■ Directions ■
Read through the data and report every line in which the word "pending" occurs.

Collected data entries
↓

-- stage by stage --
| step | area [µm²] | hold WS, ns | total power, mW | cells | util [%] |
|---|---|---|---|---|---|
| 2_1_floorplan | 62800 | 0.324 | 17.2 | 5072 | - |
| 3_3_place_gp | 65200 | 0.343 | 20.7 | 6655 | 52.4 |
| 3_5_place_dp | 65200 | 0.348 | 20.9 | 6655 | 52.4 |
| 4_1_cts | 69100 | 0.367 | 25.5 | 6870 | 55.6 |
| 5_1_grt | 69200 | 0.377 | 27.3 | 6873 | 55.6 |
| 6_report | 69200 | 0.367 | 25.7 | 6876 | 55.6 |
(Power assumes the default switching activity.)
===== src/ftm_ctrl.sv =====
// Controller of the FSK tone modulator: input handshake and per-bit run sequencing.
// Depends on ftm_pkg.
module ftm_ctrl #(
    parameter int MAX_RUN = ftm_pkg::MAX_RUN_DEF
) (
    input  logic                 i_clk,
    input  logic                 i_rst_n,
    input  logic                 i_in_valid,
    output logic                 o_in_stall,
    input  ftm_pkg::t_ctrl_stat  i_stat,
    output ftm_pkg::t_ctrl_cmd   o_cmd
);

    localparam int CNT_W = $clog2(MAX_RUN);
    localparam logic ST_IDLE = 1'b0;
    localparam logic ST_RUN  = 1'b1;

    logic             r_state, n_state;
    logic [CNT_W-1:0] r_cnt, n_cnt;
    logic             w_last;

    assign w_last = i_stat.bit_end || (r_cnt == CNT_W'(MAX_RUN - 1));

    always_comb begin
        n_state = r_state;
        n_cnt   = r_cnt;
        o_cmd   = '0;
        unique case (r_state)
            ST_IDLE: begin
                if (i_in_valid) begin
                    o_cmd.load = 1'b1;
                    n_state    = ST_RUN;
                    n_cnt      = '0;
                end
            end
            ST_RUN: begin
                if (i_stat.adv) begin
                    o_cmd.issue = 1'b1;
                    o_cmd.last  = w_last;
                    if (w_last) begin
                        n_state = ST_IDLE;
                    end else begin
                        n_cnt = r_cnt + 1'b1;
                    end
                end
            end
        endcase
    end

    always_ff @(posedge i_clk) begin
        if (!i_rst_n) begin
            r_state <= ST_IDLE;
            r_cnt   <= '0;
        end else begin
            r_state <= n_state;
            r_cnt   <= n_cnt;
        end
    end

    assign o_in_stall = (r_state != ST_IDLE);

endmodule
<file path="config.mk">
export PLATFORM = sky130hd
export DESIGN_NAME = dbsl_ctrl
export DESIGN_NICKNAME = d
export VERILOG_FILES = /design/src/hdl/dbsl_pkg.sv /design/src/hdl/dbsl_ctrl.sv
export SDC_FILE = /design/constraint.sdc
export NUM_CORES = 1
export LEC_CHECK = 0
export BUFFER_PORTS_ARGS = -buffer_cell sky130_fd_sc_hd__buf_4
export CAP_MARGIN = 20
export CORE_MARGIN = 3
export CORE_UTILIZATION = 40
export DETAILED_ROUTE_END_ITERATION = 10
export PLACE_DENSITY_LB_ADDON = 0.12
export RECOVER_POWER = 100
export SYNTH_ARGS = -nofsm -noshare
export SYNTH_HDL_FRONTEND = slang
export SYNTH_SLANG_ARGS = --single-unit
</file>
<file path="constraint.sdc">
create_clock -name aclk -period 2.8 [get_ports aclk]
set_input_delay 0.42 -clock aclk [delete_from_list [all_inputs] [get_ports aclk]]
set_output_delay 0.42 -clock aclk [all_outputs]
set_load 0.05 [all_outputs]
</file>
File: src/sv/sfr_cell.sv
// One window cell: holds a pending byte, shifts toward the head, compares to the pattern.
module sfr_cell (
  input  logic               clk,
  input  sfr_pkg::cell_ctl_t ctl,
  input  sfr_pkg::byte_t     load_byte,
  input  sfr_pkg::byte_t     nbr_byte,
  input  sfr_pkg::byte_t     pat_byte,
  input  sfr_pkg::byte_t     pat_prev_byte,
  output sfr_pkg::byte_t     cell_byte,
  output logic               eq,
  output logic               eq_prev
);

  sfr_pkg::byte_t byte_r;
  sfr_pkg::byte_t byte_nxt;

  always_comb begin
    byte_nxt = byte_r;
    if (ctl.load) begin
      byte_nxt = load_byte;
    end else if (ctl.shift) begin
      byte_nxt = nbr_byte;
    end
  end

  always_ff @(posedge clk) begin
    byte_r <= byte_nxt;
  end

  assign cell_byte = byte_r;
  assign eq        = (byte_r == pat_byte);
  assign eq_prev   = (byte_r == pat_prev_byte);

endmodule

File: src/sv/stream_find_replace.sv
// Top level of the streaming find-and-replace block.
// Bytes enter on in_* with in_tlast on the final byte of a string; every leftmost,
// non-overlapping occurrence of the pattern (1..16 bytes) within the result budget
// leaves on out_* as the replacement (0..16 bytes). out_tuser is 0 only on an end
// marker that carries out_tlast when a string ends with no byte left to mark. Each
// byte waits in an input holding register until the block is ready and the output
// register can load. A non-final byte that neither completes a match nor finds more
// pending bytes than the pattern length is done as it is taken, so a string without
// matches streams at one byte per cycle while out_tready stays high. Any other byte
// enters the window, then emits its results (end marker included), with a decision
// step when it completes a match within the result budget, except for a final byte
// whose deleted match follows shifted-out bytes. While a byte is worked on, the
// next one waits in the holding register and in_tready drops; out_tready low stalls
// all of it. The earliest result of a byte shows on out_* after the edge that
// follows its input transaction. Write configuration through cfg_wen, cfg_addr and
// cfg_wdata only while no transaction is pending inside the block.
module stream_find_replace (
  input  logic                                 clk,
  input  logic                                 rst_n,
  input  logic                                 in_tvalid,
  output logic                                 in_tready,
  input  logic [sfr_pkg::BYTE_W-1:0]           in_tdata,   // [7:0] in_byte
  input  logic                                 in_tlast,
  output logic                                 out_tvalid,
  input  logic                                 out_tready,
  output logic [sfr_pkg::BYTE_W-1:0]           out_tdata,  // [7:0] out_byte
  output logic                                 out_tuser,  // [0] out_valid
  output logic                                 out_tlast,
  input  logic                                 cfg_wen,
  input  logic [sfr_pkg::CFG_ADDR_W-1:0]       cfg_addr,
  input  logic [sfr_pkg::CFG_DATA_W-1:0]       cfg_wdata
);

  typedef enum logic [1:0] {S_ACC, S_RUN, S_REP} state_t;

  localparam int NC = sfr_pkg::PATTERN_MAX;
  localparam logic [sfr_pkg::LEN_W-1:0] PLEN_MAX = sfr_pkg::LEN_W'(sfr_pkg::PATTERN_MAX);
  localparam logic [sfr_pkg::LEN_W-1:0] RLEN_MAX = sfr_pkg::LEN_W'(sfr_pkg::REPLACE_MAX);

  // configuration
  logic [sfr_pkg::LEN_W-1:0] plen_r;
  logic [sfr_pkg::LEN_W-1:0] rlen_r;
  logic [sfr_pkg::PAT_W-1:0] pat_r;
  logic [sfr_pkg::REP_W-1:0] rep_r;
  logic [sfr_pkg::LEN_W-1:0] wr_len;

  assign wr_len = cfg_wdata[sfr_pkg::LEN_W-1:0];

  always_ff @(posedge clk) begin
    if (!rst_n) begin
      plen_r <= sfr_pkg::LEN_W'(1);
      rlen_r <= '0;
      pat_r  <= '0;
      rep_r  <= '0;
    end else if (cfg_wen) begin
      case (cfg_addr)
        sfr_pkg::REG_PATTERN_LEN: begin
          if (wr_len == '0) begin
            plen_r <= sfr_pkg::LEN_W'(1);
          end else if (wr_len > PLEN_MAX) begin
            plen_r <= PLEN_MAX;
          end else begin
            plen_r <= wr_len;
          end
        end
        sfr_pkg::REG_PATTERN_LOW:  pat_r[sfr_pkg::PAT_W/2-1:0] <= cfg_wdata;
        sfr_pkg::REG_PATTERN_HIGH: pat_r[sfr_pkg::PAT_W-1:sfr_pkg::PAT_W/2] <= cfg_wdata;
        sfr_pkg::REG_REPLACE_LEN: begin
          rlen_r <= (wr_len > RLEN_MAX) ? RLEN_MAX : wr_len;
        end
        sfr_pkg::REG_REPLACE_LOW:  rep_r[sfr_pkg::REP_W/2-1:0] <= cfg_wdata;
        sfr_pkg::REG_REPLACE_HIGH: rep_r[sfr_pkg::REP_W-1:sfr_pkg::REP_W/2] <= cfg_wdata;
        default: ;
      endcase
    end
  end

  // control and output registers
  state_t                      state_r, state_nxt;
  logic [sfr_pkg::LEN_W-1:0]   count_r, count_nxt;
  logic [sfr_pkg::LEN_W-1:0]   n_r, n_nxt;
  logic [sfr_pkg::IDX_W-1:0]   idx_r, idx_nxt;
  logic                        last_r, last_nxt;
  logic                        hold_v_r, hold_v_nxt;
  sfr_pkg::byte_t              hold_byte_r, hold_byte_nxt;
  logic                        hold_last_r, hold_last_nxt;
  logic                        out_tvalid_r, out_tvalid_nxt;
  sfr_pkg::byte_t              out_byte_r, out_byte_nxt;
  logic                        out_vflag_r, out_vflag_nxt;
  logic                        out_last_r, out_last_nxt;

  // window cells
  sfr_pkg::byte_t              win [NC];
  sfr_pkg::byte_t              nbr [NC];
  sfr_pkg::byte_t              pprev [NC];
  logic [NC-1:0]               eq;
  logic [NC-1:0]               eqp;
  sfr_pkg::cell_ctl_t          cell_ctl [NC];
  logic                        cell_shift;
  logic [NC-1:0]               cell_load;

  logic [NC-1:0]               plen_mask;
  logic [NC-1:0]               cnt_mask;
  logic [NC-1:0]               shm_mask;
  logic                        full_match;
  logic                        shift_match;
  logic                        fast_match;
  logic                        budget_ok;
  logic [sfr_pkg::LEN_W-1:0]   cnt1;
  logic [sfr_pkg::IDX_W-1:0]   cnt_m1;
  sfr_pkg::byte_t              pat_at_cnt;
  sfr_pkg::byte_t              rep_byte;
  logic                        can_emit;
  logic                        take;
  logic                        in_accept;
  logic                        emit;
  sfr_pkg::byte_t              em_byte;
  logic                        em_vflag;
  logic                        em_last;

  always_comb begin
    for (int i = 0; i < NC; i++) begin
      nbr[i]       = (i == NC - 1) ? '0 : win[(i + 1) % NC];
      pprev[i]     = (i == 0) ? '0 : pat_r[((i + NC - 1) % NC) * sfr_pkg::BYTE_W +: sfr_pkg::BYTE_W];
      plen_mask[i] = (sfr_pkg::LEN_W'(i) < plen_r);
      cnt_mask[i]  = (sfr_pkg::LEN_W'(i) < count_r);
      shm_mask[i]  = (i != 0) && (sfr_pkg::LEN_W'(i) <= plen_r);
      cell_ctl[i].shift = cell_shift;
      cell_ctl[i].load  = cell_load[i];
    end
  end

  for (genvar gi = 0; gi < NC; gi++) begin : g_cell
    sfr_cell u_cell (
      .clk           (clk),
      .ctl           (cell_ctl[gi]),
      .load_byte     (hold_byte_r),
      .nbr_byte      (nbr[gi]),
      .pat_byte      (pat_r[gi*sfr_pkg::BYTE_W +: sfr_pkg::BYTE_W]),
      .pat_prev_byte (pprev[gi]),
      .cell_byte     (win[gi]),
      .eq            (eq[gi]),
      .eq_prev       (eqp[gi])
    );
  end

  assign cnt1        = count_r + sfr_pkg::LEN_W'(1);
  assign cnt_m1      = count_r[sfr_pkg::IDX_W-1:0] - sfr_pkg::IDX_W'(1);
  assign pat_at_cnt  = pat_r[{count_r[sfr_pkg::IDX_W-1:0], 3'b000} +: sfr_pkg::BYTE_W];
  assign rep_byte    = rep_r[{idx_r, 3'b000} +: sfr_pkg::BYTE_W];
  assign full_match  = &(eq | ~plen_mask);
  assign shift_match = &(eqp | ~shm_mask);
  assign fast_match  = (&(eq | ~cnt_mask)) && (hold_byte_r == pat_at_cnt);
  assign budget_ok   = ({1'b0, n_r} + {1'b0, rlen_r}) <= (sfr_pkg::LEN_W+1)'(sfr_pkg::RESULT_MAX);

  assign can_emit  = !out_tvalid_r || out_tready;
  assign in_tready = !hold_v_r || take;
  assign in_accept = in_tvalid && in_tready;

  always_comb begin
    emit       = 1'b0;
    em_byte    = win[0];
    em_vflag   = 1'b1;
    em_last    = 1'b0;
    cell_shift = 1'b0;
    cell_load  = '0;
    count_nxt  = count_r;
    state_nxt  = state_r;
    n_nxt      = n_r;
    idx_nxt    = idx_r;
    last_nxt   = last_r;
    take       = 1'b0;
    case (state_r)
      S_ACC: begin
        if (hold_v_r && can_emit) begin
          take = 1'b1;
          if (!hold_last_r && (cnt1 < plen_r)) begin
            cell_load[count_r[sfr_pkg::IDX_W-1:0]] = 1'b1;
            count_nxt = cnt1;
          end else if (!hold_last_r && (cnt1 == plen_r) && !fast_match) begin
            // append and drop the oldest byte in one step
            emit       = 1'b1;
            em_byte    = (count_r == '0) ? hold_byte_r : win[0];
            cell_shift = 1'b1;
            if (count_r != '0) begin
              cell_load[cnt_m1] = 1'b1;
            end
          end else begin
            cell_load[count_r[sfr_pkg::IDX_W-1:0]] = 1'b1;
            count_nxt = cnt1;
            n_nxt     = '0;
            last_nxt  = hold_last_r;
            state_nxt = S_RUN;
          end
        end
      end
      S_RUN: begin
        if (can_emit) begin
          if (count_r > plen_r) begin
            emit       = 1'b1;
            cell_shift = 1'b1;
            n_nxt      = n_r + sfr_pkg::LEN_W'(1);
            if (last_r && (rlen_r == '0) && (count_r == plen_r + sfr_pkg::LEN_W'(1))
                && shift_match) begin
              em_last   = 1'b1;
              count_nxt = '0;
              state_nxt = S_ACC;
            end else begin
              count_nxt = count_r - sfr_pkg::LEN_W'(1);
            end
          end else if ((count_r == plen_r) && full_match && budget_ok) begin
            count_nxt = '0;
            idx_nxt   = '0;
            if (rlen_r == '0) begin
              state_nxt = last_r ? S_RUN : S_ACC;
            end else begin
              state_nxt = S_REP;
            end
          end else if ((count_r != '0) && ((count_r == plen_r) || last_r)) begin
            emit       = 1'b1;
            cell_shift = 1'b1;
            n_nxt      = n_r + sfr_pkg::LEN_W'(1);
            if (last_r && (count_r == sfr_pkg::LEN_W'(1))) begin
              em_last   = 1'b1;
              count_nxt = '0;
              state_nxt = S_ACC;
            end else begin
              count_nxt = count_r - sfr_pkg::LEN_W'(1);
              state_nxt = last_r ? S_RUN : S_ACC;
            end
          end else if (last_r && (count_r == '0) && (n_r == '0)) begin
            emit      = 1'b1;
            em_byte   = '0;
            em_vflag  = 1'b0;
            em_last   = 1'b1;
            state_nxt = S_ACC;
          end else begin
            state_nxt = S_ACC;
          end
        end
      end
      S_REP: begin
        if (can_emit) begin
          emit    = 1'b1;
          em_byte = rep_byte;
          if ({1'b0, idx_r} + sfr_pkg::LEN_W'(1) == rlen_r) begin
            em_last   = last_r;
            state_nxt = S_ACC;
          end else begin
            idx_nxt = idx_r + sfr_pkg::IDX_W'(1);
          end
        end
      end
      default: begin
        state_nxt = S_ACC;
      end
    endcase
  end

  always_comb begin
    hold_v_nxt    = hold_v_r;
    hold_byte_nxt = hold_byte_r;
    hold_last_nxt = hold_last_r;
    if (in_accept) begin
      hold_v_nxt    = 1'b1;
      hold_byte_nxt = in_tdata;
      hold_last_nxt = in_tlast;
    end else if (take) begin
      hold_v_nxt = 1'b0;
    end
    out_tvalid_nxt = can_emit ? emit : out_tvalid_r;
    out_byte_nxt   = out_byte_r;
    out_vflag_nxt  = out_vflag_r;
    out_last_nxt   = out_last_r;
    if (can_emit && emit) begin
      out_byte_nxt  = em_byte;
      out_vflag_nxt = em_vflag;
      out_last_nxt  = em_last;
    end
  end

  always_ff @(posedge clk) begin
    if (!rst_n) begin
      state_r      <= S_ACC;
      count_r      <= '0;
      hold_v_r     <= 1'b0;
      out_tvalid_r <= 1'b0;
    end else begin
      state_r      <= state_nxt;
      count_r      <= count_nxt;
      hold_v_r     <= hold_v_nxt;
      out_tvalid_r <= out_tvalid_nxt;
    end
    n_r         <= n_nxt;
    idx_r       <= idx_nxt;
    last_r      <= last_nxt;
    hold_byte_r <= hold_byte_nxt;
    hold_last_r <= hold_last_nxt;
    out_byte_r  <= out_byte_nxt;
    out_vflag_r <= out_vflag_nxt;
    out_last_r  <= out_last_nxt;
  end

  assign out_tvalid = out_tvalid_r;
  assign out_tdata  = out_byte_r;
  assign out_tuser  = out_vflag_r;
  assign out_tlast  = out_last_r;

endmodule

↑

■ Output below ■
// One window cell: holds a pending byte, shifts toward the head, compares to the pattern.
// pending bytes than the pattern length is done as it is taken, so a string without
// cfg_wdata only while no transaction is pending inside the block.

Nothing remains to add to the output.